BEGIN GIVEN DATA

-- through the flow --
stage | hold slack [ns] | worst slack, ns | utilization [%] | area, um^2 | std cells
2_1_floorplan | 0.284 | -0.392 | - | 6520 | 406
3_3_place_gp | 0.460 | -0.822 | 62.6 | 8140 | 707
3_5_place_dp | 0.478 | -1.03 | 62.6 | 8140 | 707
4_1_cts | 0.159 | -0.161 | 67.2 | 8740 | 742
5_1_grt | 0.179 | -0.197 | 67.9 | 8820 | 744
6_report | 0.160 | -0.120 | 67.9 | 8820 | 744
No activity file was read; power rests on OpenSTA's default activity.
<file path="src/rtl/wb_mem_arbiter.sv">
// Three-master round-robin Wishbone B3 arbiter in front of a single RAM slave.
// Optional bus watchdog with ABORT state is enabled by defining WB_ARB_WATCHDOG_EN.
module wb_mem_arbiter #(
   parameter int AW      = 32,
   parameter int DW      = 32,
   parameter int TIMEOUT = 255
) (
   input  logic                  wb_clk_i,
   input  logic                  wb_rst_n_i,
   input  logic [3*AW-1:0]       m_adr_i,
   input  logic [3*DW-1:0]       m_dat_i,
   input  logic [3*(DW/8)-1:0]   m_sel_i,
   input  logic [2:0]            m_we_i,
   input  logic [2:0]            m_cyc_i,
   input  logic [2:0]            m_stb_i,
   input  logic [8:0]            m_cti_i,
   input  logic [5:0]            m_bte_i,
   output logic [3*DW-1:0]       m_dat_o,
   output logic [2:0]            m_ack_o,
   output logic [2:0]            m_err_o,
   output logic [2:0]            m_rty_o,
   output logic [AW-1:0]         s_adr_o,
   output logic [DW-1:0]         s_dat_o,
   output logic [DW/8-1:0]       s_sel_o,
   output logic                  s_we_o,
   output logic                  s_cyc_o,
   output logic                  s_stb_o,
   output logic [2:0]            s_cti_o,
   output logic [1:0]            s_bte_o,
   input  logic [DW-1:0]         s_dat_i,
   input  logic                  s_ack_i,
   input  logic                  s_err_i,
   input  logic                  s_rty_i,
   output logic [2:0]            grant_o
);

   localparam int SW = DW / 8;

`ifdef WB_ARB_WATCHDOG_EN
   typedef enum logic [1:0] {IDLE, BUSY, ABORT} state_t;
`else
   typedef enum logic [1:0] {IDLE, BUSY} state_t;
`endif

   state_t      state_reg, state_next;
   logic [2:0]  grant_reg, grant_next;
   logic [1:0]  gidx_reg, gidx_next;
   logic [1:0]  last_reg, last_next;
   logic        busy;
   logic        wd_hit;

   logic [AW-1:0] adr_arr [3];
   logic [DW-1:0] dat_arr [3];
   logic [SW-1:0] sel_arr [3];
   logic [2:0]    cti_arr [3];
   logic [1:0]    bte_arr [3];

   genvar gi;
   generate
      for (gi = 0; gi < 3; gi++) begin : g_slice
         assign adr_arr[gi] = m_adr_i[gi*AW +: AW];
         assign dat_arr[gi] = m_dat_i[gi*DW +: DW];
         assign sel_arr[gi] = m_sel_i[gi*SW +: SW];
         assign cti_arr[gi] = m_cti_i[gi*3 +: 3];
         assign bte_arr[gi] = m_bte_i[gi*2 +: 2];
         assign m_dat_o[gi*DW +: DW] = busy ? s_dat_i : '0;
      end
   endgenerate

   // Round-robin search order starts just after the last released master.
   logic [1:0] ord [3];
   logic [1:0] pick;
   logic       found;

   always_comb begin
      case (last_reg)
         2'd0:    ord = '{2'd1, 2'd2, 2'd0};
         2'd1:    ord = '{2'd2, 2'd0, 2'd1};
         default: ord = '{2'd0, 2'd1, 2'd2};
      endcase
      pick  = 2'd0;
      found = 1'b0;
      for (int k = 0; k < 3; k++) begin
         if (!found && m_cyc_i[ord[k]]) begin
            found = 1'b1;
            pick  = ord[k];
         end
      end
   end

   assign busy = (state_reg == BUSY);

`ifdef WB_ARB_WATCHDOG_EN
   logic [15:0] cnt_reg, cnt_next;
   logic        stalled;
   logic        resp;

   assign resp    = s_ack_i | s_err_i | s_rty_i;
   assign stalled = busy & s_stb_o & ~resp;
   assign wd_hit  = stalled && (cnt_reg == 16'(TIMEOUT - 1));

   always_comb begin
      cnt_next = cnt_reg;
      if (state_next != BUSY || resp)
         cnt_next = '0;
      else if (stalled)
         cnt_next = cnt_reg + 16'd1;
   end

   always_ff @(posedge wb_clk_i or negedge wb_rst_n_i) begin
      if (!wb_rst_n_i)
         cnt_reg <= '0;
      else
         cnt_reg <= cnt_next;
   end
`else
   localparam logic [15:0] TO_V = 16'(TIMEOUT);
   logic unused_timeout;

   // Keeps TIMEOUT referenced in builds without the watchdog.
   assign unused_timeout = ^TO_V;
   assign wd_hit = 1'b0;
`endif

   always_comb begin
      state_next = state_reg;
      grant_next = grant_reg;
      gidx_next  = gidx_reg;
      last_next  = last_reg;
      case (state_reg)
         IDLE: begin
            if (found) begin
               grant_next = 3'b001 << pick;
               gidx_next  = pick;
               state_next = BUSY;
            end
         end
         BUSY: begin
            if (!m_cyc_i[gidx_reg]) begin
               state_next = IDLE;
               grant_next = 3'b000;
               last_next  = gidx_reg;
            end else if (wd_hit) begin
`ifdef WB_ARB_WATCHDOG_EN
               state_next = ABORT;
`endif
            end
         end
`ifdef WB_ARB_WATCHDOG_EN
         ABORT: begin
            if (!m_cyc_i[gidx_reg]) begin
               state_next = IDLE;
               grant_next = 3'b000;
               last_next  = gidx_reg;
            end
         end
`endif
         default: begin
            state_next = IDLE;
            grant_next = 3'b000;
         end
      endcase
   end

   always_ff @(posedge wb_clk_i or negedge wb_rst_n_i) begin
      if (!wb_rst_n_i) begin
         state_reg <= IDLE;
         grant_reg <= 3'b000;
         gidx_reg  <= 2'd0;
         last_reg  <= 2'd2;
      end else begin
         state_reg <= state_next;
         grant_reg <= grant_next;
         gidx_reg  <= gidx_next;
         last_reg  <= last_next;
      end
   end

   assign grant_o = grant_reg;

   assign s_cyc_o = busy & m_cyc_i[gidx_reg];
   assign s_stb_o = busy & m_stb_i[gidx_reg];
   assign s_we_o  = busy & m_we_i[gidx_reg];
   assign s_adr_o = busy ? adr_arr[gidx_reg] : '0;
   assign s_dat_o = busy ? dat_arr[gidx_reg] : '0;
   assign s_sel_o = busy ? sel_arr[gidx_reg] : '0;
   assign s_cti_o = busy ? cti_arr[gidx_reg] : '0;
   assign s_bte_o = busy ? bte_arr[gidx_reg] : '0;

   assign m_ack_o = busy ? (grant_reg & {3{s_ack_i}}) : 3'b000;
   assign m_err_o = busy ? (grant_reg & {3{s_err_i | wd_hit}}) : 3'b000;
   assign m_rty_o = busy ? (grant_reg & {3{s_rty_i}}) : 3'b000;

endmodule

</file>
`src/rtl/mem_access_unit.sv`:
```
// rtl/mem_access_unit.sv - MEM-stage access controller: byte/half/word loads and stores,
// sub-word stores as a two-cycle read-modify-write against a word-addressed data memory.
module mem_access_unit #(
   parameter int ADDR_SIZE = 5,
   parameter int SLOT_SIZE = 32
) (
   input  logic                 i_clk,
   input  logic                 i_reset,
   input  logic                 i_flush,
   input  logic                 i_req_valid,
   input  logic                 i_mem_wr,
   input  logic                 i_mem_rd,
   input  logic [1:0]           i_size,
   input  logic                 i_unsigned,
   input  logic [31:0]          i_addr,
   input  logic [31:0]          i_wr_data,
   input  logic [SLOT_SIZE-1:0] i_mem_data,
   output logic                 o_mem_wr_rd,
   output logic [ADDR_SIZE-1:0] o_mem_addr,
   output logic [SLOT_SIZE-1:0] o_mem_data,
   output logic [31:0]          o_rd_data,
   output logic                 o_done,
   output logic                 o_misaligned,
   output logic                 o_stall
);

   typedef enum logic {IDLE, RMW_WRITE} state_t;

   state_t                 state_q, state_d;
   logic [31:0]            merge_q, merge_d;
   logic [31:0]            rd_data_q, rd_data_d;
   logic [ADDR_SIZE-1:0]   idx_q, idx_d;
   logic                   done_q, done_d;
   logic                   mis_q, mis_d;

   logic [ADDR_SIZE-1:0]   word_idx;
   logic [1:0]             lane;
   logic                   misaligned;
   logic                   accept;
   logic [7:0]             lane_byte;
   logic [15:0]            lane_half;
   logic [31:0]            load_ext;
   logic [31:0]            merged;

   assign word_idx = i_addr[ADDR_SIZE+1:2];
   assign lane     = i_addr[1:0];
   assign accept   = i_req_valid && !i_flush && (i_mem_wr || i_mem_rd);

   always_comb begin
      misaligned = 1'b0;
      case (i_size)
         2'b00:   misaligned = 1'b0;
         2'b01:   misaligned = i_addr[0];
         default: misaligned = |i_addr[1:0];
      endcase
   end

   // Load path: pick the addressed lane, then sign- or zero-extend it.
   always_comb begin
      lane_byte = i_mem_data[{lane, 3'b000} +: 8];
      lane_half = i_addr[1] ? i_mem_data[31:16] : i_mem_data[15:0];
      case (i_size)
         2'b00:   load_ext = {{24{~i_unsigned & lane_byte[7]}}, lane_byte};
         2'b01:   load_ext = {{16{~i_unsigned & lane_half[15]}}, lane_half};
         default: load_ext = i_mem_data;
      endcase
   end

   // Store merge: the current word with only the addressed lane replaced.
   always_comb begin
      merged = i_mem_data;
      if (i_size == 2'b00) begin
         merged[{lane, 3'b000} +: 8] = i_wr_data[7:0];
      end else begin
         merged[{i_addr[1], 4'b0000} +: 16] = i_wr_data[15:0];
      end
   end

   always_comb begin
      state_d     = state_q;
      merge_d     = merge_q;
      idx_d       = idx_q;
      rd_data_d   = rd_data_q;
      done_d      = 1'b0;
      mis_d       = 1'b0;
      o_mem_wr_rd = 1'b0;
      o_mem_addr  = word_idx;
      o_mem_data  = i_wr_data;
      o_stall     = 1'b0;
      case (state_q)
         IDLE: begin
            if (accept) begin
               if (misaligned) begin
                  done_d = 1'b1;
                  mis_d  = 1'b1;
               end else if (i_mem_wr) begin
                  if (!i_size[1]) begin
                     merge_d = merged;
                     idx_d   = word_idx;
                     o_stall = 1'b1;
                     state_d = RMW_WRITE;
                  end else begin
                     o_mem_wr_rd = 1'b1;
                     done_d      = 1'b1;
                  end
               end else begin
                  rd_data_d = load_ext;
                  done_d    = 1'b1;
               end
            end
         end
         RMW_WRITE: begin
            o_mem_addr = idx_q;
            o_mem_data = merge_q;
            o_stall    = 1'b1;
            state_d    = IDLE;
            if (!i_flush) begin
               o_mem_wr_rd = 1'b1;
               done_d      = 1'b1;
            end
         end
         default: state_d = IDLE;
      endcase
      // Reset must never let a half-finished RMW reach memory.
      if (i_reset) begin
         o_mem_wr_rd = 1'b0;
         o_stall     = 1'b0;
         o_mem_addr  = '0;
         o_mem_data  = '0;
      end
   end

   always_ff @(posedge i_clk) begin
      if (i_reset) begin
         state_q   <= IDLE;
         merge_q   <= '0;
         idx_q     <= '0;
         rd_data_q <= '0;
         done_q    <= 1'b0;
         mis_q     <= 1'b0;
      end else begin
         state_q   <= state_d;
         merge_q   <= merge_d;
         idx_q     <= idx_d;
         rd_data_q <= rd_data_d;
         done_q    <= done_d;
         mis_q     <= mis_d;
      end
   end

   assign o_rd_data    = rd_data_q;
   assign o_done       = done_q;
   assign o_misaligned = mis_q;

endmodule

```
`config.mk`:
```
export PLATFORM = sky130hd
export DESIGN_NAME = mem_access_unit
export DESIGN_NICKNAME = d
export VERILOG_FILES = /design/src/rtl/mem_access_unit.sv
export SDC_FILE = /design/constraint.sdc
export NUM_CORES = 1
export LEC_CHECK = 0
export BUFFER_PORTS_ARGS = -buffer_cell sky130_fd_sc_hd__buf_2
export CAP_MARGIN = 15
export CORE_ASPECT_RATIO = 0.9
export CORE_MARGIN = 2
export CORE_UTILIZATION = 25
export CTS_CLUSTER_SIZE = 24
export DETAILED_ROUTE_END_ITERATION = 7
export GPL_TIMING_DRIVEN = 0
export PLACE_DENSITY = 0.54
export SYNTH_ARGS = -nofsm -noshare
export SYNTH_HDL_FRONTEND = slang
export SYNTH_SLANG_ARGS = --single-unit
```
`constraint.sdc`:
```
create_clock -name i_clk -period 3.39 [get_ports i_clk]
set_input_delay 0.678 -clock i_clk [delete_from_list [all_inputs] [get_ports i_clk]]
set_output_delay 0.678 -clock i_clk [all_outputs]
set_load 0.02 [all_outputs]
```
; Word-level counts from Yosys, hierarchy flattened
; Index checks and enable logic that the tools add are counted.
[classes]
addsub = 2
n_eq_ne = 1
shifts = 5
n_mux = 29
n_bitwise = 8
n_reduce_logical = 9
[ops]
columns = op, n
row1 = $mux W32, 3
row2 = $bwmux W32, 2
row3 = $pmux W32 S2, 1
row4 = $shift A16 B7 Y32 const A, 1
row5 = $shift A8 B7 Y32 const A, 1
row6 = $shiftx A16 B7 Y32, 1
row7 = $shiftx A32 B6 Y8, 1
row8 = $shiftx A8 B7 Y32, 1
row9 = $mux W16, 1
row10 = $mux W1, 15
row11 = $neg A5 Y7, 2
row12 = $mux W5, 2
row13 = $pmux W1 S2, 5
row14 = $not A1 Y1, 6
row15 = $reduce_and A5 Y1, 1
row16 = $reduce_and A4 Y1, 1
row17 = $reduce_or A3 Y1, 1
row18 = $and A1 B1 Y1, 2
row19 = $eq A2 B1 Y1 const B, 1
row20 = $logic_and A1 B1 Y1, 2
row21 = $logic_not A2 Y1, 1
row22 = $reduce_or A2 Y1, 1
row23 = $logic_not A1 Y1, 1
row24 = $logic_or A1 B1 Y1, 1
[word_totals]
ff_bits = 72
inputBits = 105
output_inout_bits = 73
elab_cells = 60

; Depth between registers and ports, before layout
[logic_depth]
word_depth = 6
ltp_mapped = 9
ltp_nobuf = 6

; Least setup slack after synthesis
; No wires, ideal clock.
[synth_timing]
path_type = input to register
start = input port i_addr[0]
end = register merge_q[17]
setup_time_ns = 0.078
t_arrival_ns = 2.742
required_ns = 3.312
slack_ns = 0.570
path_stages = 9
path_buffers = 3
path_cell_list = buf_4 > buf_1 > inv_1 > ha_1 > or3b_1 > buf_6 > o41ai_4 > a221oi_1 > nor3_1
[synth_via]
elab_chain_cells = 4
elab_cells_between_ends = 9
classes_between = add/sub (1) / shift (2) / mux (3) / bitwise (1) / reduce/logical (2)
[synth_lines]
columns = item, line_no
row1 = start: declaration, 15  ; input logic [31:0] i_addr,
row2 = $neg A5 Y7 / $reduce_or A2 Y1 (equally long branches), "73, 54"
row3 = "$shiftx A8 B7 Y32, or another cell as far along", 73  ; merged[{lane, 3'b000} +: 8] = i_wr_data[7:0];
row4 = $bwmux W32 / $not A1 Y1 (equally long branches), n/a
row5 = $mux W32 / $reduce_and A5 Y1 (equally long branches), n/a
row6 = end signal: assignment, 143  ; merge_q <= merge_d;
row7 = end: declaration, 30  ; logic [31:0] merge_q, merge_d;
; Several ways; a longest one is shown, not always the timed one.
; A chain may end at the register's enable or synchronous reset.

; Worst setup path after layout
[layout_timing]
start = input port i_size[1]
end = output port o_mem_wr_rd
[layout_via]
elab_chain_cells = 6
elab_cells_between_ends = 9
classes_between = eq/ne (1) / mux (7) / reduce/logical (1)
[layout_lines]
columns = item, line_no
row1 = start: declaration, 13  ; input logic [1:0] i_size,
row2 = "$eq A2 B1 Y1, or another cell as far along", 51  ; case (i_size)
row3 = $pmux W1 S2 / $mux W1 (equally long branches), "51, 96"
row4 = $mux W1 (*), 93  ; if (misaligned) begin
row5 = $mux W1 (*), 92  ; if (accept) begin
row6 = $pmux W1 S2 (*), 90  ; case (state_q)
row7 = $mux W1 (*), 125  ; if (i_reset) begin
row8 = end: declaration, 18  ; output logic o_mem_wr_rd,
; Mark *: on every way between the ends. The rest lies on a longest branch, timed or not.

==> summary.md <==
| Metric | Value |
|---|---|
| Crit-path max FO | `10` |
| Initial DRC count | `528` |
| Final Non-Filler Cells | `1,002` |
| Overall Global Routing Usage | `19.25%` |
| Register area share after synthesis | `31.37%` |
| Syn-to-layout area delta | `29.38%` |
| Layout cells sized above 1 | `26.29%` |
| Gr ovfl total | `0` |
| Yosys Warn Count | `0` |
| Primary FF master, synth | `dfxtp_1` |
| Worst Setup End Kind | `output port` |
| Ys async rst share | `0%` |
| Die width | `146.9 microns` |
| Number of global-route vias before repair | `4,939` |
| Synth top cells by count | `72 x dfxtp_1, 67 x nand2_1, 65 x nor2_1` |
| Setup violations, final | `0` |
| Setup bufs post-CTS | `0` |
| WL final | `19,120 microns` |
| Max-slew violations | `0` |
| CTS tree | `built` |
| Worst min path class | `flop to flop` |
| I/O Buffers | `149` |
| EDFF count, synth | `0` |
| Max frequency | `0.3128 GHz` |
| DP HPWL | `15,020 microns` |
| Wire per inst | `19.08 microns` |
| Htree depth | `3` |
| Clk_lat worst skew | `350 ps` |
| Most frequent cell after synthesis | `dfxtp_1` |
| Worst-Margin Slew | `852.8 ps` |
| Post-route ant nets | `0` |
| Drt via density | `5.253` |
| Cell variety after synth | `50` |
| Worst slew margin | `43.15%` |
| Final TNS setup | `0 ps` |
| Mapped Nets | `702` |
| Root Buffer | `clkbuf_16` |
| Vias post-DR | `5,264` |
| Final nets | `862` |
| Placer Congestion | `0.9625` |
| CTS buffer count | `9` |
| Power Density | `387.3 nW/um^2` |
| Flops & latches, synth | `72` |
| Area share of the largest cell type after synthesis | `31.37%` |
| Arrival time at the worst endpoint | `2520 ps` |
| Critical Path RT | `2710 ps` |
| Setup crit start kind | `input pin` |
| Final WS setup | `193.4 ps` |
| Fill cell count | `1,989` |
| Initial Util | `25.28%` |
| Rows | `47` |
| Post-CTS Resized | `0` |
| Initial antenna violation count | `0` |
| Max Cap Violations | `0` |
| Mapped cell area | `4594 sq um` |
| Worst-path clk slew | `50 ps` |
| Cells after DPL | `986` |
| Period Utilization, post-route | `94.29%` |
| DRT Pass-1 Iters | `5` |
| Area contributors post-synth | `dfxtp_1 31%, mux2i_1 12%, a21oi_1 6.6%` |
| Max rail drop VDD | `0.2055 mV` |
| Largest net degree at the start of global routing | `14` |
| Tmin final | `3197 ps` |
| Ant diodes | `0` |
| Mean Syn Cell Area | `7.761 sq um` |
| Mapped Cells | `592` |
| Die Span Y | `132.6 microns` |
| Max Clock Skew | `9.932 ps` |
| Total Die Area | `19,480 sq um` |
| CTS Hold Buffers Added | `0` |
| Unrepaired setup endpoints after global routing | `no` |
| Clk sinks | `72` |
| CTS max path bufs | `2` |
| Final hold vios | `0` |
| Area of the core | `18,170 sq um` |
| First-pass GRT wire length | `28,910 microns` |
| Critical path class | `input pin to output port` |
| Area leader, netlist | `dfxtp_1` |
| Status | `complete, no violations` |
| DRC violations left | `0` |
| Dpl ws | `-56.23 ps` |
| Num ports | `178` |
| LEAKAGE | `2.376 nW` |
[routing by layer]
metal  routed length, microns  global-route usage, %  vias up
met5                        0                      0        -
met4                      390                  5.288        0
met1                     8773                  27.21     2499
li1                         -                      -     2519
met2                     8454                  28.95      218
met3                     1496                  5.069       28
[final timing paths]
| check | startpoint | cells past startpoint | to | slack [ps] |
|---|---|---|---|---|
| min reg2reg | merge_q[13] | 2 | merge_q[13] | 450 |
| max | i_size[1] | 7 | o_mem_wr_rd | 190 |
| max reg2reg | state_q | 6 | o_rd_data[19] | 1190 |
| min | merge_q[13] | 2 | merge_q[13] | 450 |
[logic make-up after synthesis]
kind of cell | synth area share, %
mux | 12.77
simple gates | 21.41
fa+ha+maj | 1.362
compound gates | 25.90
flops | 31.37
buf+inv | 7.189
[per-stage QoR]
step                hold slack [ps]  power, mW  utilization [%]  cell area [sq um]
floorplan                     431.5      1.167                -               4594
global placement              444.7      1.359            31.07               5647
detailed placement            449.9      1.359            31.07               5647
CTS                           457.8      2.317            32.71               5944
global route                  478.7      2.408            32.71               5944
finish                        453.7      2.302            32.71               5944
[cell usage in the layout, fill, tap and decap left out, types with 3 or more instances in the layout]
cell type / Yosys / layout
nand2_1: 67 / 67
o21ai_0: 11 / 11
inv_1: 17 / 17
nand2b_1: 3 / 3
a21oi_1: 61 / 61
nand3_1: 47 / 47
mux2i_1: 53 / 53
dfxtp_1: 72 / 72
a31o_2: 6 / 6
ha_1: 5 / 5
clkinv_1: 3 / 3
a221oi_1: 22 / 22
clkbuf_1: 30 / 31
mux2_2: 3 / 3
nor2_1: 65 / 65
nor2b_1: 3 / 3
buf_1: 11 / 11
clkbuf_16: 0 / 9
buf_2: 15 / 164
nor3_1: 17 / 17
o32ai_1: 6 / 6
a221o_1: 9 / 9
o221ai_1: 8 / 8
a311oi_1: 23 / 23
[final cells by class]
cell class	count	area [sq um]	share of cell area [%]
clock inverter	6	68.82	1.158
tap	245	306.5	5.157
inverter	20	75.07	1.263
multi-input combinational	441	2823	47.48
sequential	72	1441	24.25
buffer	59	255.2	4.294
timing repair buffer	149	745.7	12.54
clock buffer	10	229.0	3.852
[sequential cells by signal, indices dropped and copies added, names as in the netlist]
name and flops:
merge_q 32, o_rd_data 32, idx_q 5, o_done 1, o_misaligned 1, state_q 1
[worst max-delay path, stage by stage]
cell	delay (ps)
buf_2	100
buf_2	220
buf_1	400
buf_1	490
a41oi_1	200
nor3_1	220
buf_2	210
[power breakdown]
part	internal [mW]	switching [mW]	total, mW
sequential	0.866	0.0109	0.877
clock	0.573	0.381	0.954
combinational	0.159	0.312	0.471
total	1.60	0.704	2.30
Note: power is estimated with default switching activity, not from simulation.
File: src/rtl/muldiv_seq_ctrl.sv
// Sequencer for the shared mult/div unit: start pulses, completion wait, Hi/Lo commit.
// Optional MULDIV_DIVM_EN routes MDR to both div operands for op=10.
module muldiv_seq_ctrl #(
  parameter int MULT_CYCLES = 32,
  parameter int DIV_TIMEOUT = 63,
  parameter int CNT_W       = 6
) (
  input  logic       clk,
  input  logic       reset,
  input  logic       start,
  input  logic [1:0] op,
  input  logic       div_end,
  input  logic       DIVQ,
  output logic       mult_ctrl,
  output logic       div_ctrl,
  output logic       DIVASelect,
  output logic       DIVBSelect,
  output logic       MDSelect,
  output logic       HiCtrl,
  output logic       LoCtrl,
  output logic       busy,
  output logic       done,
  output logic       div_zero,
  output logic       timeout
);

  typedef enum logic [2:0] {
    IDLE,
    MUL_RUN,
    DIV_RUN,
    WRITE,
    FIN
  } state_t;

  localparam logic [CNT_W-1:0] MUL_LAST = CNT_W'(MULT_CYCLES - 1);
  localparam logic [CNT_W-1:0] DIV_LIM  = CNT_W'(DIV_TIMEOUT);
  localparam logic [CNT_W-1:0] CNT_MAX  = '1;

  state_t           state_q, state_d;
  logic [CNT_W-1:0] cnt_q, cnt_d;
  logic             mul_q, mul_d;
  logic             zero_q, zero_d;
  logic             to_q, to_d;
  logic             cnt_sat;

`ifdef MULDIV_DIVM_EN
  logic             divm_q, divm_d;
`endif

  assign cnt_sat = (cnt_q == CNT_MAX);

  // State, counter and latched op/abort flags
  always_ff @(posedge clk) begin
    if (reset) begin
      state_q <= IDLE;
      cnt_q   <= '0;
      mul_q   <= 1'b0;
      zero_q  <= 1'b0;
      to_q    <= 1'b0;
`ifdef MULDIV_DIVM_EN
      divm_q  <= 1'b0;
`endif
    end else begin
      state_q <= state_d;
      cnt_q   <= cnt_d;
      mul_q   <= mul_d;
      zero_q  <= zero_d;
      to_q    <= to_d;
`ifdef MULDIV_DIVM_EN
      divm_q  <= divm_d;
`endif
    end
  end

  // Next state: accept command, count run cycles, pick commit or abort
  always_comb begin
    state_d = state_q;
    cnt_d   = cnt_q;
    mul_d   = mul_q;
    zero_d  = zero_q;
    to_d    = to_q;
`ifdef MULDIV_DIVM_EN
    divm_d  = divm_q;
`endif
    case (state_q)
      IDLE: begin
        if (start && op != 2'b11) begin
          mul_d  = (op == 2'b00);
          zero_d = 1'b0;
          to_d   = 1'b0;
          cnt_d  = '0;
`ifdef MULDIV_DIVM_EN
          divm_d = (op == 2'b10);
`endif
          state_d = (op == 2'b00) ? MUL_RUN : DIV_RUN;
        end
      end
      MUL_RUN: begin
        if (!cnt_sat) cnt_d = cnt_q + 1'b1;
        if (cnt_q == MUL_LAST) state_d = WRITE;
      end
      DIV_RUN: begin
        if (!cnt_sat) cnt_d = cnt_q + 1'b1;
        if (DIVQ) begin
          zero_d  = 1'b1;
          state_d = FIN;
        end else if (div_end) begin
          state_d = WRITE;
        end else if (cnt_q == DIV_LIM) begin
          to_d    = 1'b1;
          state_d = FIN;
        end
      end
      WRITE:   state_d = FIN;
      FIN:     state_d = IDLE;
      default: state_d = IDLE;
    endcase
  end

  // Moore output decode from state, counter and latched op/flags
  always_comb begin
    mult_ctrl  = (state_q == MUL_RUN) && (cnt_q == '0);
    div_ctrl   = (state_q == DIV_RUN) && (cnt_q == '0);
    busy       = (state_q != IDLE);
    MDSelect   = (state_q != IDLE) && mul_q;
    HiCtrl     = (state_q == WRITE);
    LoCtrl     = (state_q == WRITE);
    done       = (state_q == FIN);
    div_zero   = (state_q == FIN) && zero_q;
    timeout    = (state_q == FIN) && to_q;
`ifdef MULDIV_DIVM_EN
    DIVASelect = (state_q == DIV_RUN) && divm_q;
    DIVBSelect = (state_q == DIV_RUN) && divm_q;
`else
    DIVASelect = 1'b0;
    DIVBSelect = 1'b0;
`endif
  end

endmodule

END GIVEN DATA

Show every line from the listing above in which the string "single" appears.

▸ **PROBLEM SOLUTION**
// Three-master round-robin Wishbone B3 arbiter in front of a single RAM slave.
export SYNTH_SLANG_ARGS = --single-unit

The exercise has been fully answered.